+++ INFORMATION PROVIDED +++

==> config.mk <==
export PLATFORM = sky130hd
export DESIGN_NAME = cfg_mac_unit
export DESIGN_NICKNAME = d
export VERILOG_FILES = /design/src/rtl/mac_pkg.sv /design/src/rtl/mac_mode_decode.sv /design/src/rtl/mac_multiplier.sv /design/src/rtl/mac_adder.sv /design/src/rtl/mac_acc_reg.sv /design/src/rtl/cfg_mac_unit.sv
export SDC_FILE = /design/constraint.sdc
export NUM_CORES = 1
export LEC_CHECK = 0
export BUFFER_PORTS_ARGS = -buffer_cell sky130_fd_sc_hd__buf_2
export CAP_MARGIN = 5
export CORE_MARGIN = 2
export CORE_UTILIZATION = 50
export DETAILED_ROUTE_END_ITERATION = 8
export PLACE_DENSITY_LB_ADDON = 0.25
export RECOVER_POWER = 100
export SYNTH_ARGS = -nofsm -noshare
export SYNTH_HDL_FRONTEND = slang
export SYNTH_SLANG_ARGS = --single-unit
export TNS_END_PERCENT = 100
==> constraint.sdc <==
create_clock -name clk -period 15.2 [get_ports clk]
set_input_delay 2.28 -clock clk [delete_from_list [all_inputs] [get_ports clk]]
set_output_delay 2.28 -clock clk [all_outputs]
set_load 0.1 [all_outputs]
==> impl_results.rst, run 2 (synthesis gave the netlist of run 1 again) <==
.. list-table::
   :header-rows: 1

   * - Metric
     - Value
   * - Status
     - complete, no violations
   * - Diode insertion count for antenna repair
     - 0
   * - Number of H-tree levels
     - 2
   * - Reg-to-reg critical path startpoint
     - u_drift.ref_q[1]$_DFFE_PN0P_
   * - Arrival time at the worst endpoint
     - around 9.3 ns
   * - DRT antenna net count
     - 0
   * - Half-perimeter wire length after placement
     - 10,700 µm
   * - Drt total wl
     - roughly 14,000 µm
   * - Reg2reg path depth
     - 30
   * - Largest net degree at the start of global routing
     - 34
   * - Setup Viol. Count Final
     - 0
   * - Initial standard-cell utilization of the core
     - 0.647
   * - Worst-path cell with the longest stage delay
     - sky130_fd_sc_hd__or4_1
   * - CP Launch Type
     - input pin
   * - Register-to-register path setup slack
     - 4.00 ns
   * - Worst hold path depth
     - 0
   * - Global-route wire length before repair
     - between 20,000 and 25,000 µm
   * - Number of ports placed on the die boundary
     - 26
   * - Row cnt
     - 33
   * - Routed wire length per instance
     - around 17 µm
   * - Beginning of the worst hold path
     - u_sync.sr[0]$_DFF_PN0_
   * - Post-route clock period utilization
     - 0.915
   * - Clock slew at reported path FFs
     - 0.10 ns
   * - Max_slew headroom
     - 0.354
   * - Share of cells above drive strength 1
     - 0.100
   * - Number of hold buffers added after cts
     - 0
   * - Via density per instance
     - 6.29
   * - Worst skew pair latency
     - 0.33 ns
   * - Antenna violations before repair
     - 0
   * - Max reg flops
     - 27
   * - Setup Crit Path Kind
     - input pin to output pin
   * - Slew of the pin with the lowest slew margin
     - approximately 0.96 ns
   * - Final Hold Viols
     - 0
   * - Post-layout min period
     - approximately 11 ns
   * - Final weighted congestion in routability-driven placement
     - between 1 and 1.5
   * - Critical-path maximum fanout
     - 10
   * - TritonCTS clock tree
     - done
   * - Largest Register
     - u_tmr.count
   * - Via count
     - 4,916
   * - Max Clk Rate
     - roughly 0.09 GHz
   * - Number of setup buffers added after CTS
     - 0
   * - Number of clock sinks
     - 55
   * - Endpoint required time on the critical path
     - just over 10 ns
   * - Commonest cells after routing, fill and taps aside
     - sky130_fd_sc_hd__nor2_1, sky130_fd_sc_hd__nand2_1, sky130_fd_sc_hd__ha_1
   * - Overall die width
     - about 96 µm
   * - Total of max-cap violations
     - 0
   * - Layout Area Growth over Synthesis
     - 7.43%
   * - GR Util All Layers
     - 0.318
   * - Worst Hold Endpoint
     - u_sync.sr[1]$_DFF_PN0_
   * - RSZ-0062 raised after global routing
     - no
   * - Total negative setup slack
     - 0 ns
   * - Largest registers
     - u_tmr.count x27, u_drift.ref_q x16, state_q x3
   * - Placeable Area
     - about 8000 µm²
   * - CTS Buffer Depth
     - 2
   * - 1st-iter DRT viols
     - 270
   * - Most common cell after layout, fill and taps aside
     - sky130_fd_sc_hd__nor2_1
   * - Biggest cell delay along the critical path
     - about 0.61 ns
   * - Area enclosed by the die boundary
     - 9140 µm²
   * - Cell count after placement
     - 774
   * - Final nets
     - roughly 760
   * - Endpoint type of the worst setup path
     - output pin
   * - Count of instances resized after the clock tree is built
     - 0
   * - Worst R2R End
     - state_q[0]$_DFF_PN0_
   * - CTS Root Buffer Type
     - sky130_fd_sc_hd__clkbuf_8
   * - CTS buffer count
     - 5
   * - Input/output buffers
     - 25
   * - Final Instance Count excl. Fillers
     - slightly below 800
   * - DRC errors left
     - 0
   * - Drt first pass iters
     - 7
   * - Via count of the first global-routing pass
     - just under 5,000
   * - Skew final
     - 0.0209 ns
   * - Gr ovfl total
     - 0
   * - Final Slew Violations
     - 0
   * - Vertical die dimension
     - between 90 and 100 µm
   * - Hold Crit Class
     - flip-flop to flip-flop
==> src/rtl/phsel_scan.sv <==
// Module: phsel_scan
// Walks the captured pass mask one phase per clock. It tracks the current
// run and the best run seen so far. When bit 0 and the top bit are both set
// (and the mask is not all ones), the run starting at 0 is held aside and
// added to the length of the run that ends at the top phase.
// Assumes: start_i is honoured only while idle; NPH >= 2.
module phsel_scan
    import phsel_pkg::*;
#(
    parameter int NPH = 16,
    parameter int PW  = $clog2(NPH),
    parameter int LW  = PW + 2
) (
    input  logic           clk,
    input  logic           rst_n,
    input  logic           start_i,
    input  logic [NPH-1:0] mask_i,
    output logic           fin_o,
    output logic [PW-1:0]  best_start_o,
    output logic [LW-1:0]  best_len_o,
    output logic           merge_err_o
);
    localparam logic [PW-1:0] LAST_IDX = PW'(NPH - 1);

    walk_state_e    st;
    logic [PW-1:0]  idx;
    logic [NPH-1:0] mask_q;
    logic           wrap_q;
    logic [LW-1:0]  cur_len, first_len, best_len;
    logic [PW-1:0]  cur_start, best_start;
    logic           merr;

    logic           bit_now, nxt_bit, last, run_end, zero_run, tail_run, take;
    logic [LW-1:0]  len_now, cand_len, nb_len;
    logic [PW-1:0]  start_now, nb_start;
    logic           nb_merr;

    // Evaluate the phase under the cursor and fold a finished run into the best.
    always_comb begin
        last      = (idx == LAST_IDX);
        bit_now   = mask_q[idx];
        nxt_bit   = last ? 1'b0 : mask_q[idx + 1'b1];
        len_now   = cur_len + 1'b1;
        start_now = (cur_len == '0) ? idx : cur_start;
        run_end   = bit_now & ~nxt_bit;
        zero_run  = wrap_q & (start_now == '0);
        tail_run  = wrap_q & last;
        cand_len  = tail_run ? (len_now + first_len) : len_now;
        take      = run_end & ~zero_run & (cand_len > best_len);
        nb_len    = take ? cand_len : best_len;
        nb_start  = take ? start_now : best_start;
        nb_merr   = merr | (run_end & tail_run & (cand_len >= LW'(NPH)));
    end

    assign fin_o        = (st == WALK_BUSY) & last;
    assign best_start_o = nb_start;
    assign best_len_o   = nb_len;
    assign merge_err_o  = nb_merr;

    // Sequencer: capture on start, then advance one phase per clock.
    always_ff @(posedge clk) begin
        if (!rst_n) begin
            st         <= WALK_IDLE;
            idx        <= '0;
            mask_q     <= '0;
            wrap_q     <= 1'b0;
            cur_len    <= '0;
            cur_start  <= '0;
            first_len  <= '0;
            best_len   <= '0;
            best_start <= '0;
            merr       <= 1'b0;
        end else if (st == WALK_IDLE) begin
            if (start_i) begin
                st         <= WALK_BUSY;
                idx        <= '0;
                mask_q     <= mask_i;
                wrap_q     <= mask_i[0] & mask_i[NPH-1] & ~(&mask_i);
                cur_len    <= '0;
                cur_start  <= '0;
                first_len  <= '0;
                best_len   <= '0;
                best_start <= '0;
                merr       <= 1'b0;
            end
        end else begin
            cur_len    <= (bit_now & nxt_bit) ? len_now : '0;
            cur_start  <= start_now;
            best_len   <= nb_len;
            best_start <= nb_start;
            merr       <= nb_merr;
            if (run_end & zero_run) first_len <= len_now;
            idx <= idx + 1'b1;
            if (last) st <= WALK_IDLE;
        end
    end

    // a run in progress can never be longer than the phases walked so far.
    p_run_bounded_r2: assert property (@(posedge clk) disable iff (!rst_n)
        (st == WALK_BUSY) |-> (cur_len <= LW'(idx)));
    // on a wrapping mask the zero-based run is recorded before the top phase.
    p_first_kept_r3: assert property (@(posedge clk) disable iff (!rst_n)
        (st == WALK_BUSY && wrap_q && idx == LAST_IDX) |-> (first_len != '0));
    // the best recorded length never exceeds the phase count.
    p_best_range_r5: assert property (@(posedge clk) disable iff (!rst_n)
        best_len <= LW'(NPH));
endmodule
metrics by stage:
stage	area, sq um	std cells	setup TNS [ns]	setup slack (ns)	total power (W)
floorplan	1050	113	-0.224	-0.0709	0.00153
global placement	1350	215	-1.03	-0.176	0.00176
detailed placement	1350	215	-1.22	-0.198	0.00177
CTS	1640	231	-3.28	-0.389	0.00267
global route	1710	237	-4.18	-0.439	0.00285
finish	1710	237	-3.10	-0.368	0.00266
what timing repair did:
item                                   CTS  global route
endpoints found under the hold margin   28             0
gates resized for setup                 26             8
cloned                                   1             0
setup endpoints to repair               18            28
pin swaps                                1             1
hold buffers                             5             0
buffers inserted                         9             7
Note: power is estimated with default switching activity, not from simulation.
[src/rtl/eis_pkg.sv]
// Shared types for the external interrupt sense unit.
// Assumes nothing beyond the 2-bit mode encoding fixed by the register layout.
package eis_pkg;

    typedef enum logic [1:0] {
        SENSE_LOW  = 2'b00,
        SENSE_ANY  = 2'b01,
        SENSE_FALL = 2'b10,
        SENSE_RISE = 2'b11
    } sense_e;

endpackage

+++

WHAT IS BEING ASKED
Your task is to restate, word for word, only those lines above that fall between the line holding "the worst endpoint" and the line holding "- just over 10 ns", inclusive.

TASK SOLUTION
   * - Arrival time at the worst endpoint
     - around 9.3 ns
   * - DRT antenna net count
     - 0
   * - Half-perimeter wire length after placement
     - 10,700 µm
   * - Drt total wl
     - roughly 14,000 µm
   * - Reg2reg path depth
     - 30
   * - Largest net degree at the start of global routing
     - 34
   * - Setup Viol. Count Final
     - 0
   * - Initial standard-cell utilization of the core
     - 0.647
   * - Worst-path cell with the longest stage delay
     - sky130_fd_sc_hd__or4_1
   * - CP Launch Type
     - input pin
   * - Register-to-register path setup slack
     - 4.00 ns
   * - Worst hold path depth
     - 0
   * - Global-route wire length before repair
     - between 20,000 and 25,000 µm
   * - Number of ports placed on the die boundary
     - 26
   * - Row cnt
     - 33
   * - Routed wire length per instance
     - around 17 µm
   * - Beginning of the worst hold path
     - u_sync.sr[0]$_DFF_PN0_
   * - Post-route clock period utilization
     - 0.915
   * - Clock slew at reported path FFs
     - 0.10 ns
   * - Max_slew headroom
     - 0.354
   * - Share of cells above drive strength 1
     - 0.100
   * - Number of hold buffers added after cts
     - 0
   * - Via density per instance
     - 6.29
   * - Worst skew pair latency
     - 0.33 ns
   * - Antenna violations before repair
     - 0
   * - Max reg flops
     - 27
   * - Setup Crit Path Kind
     - input pin to output pin
   * - Slew of the pin with the lowest slew margin
     - approximately 0.96 ns
   * - Final Hold Viols
     - 0
   * - Post-layout min period
     - approximately 11 ns
   * - Final weighted congestion in routability-driven placement
     - between 1 and 1.5
   * - Critical-path maximum fanout
     - 10
   * - TritonCTS clock tree
     - done
   * - Largest Register
     - u_tmr.count
   * - Via count
     - 4,916
   * - Max Clk Rate
     - roughly 0.09 GHz
   * - Number of setup buffers added after CTS
     - 0
   * - Number of clock sinks
     - 55
   * - Endpoint required time on the critical path
     - just over 10 ns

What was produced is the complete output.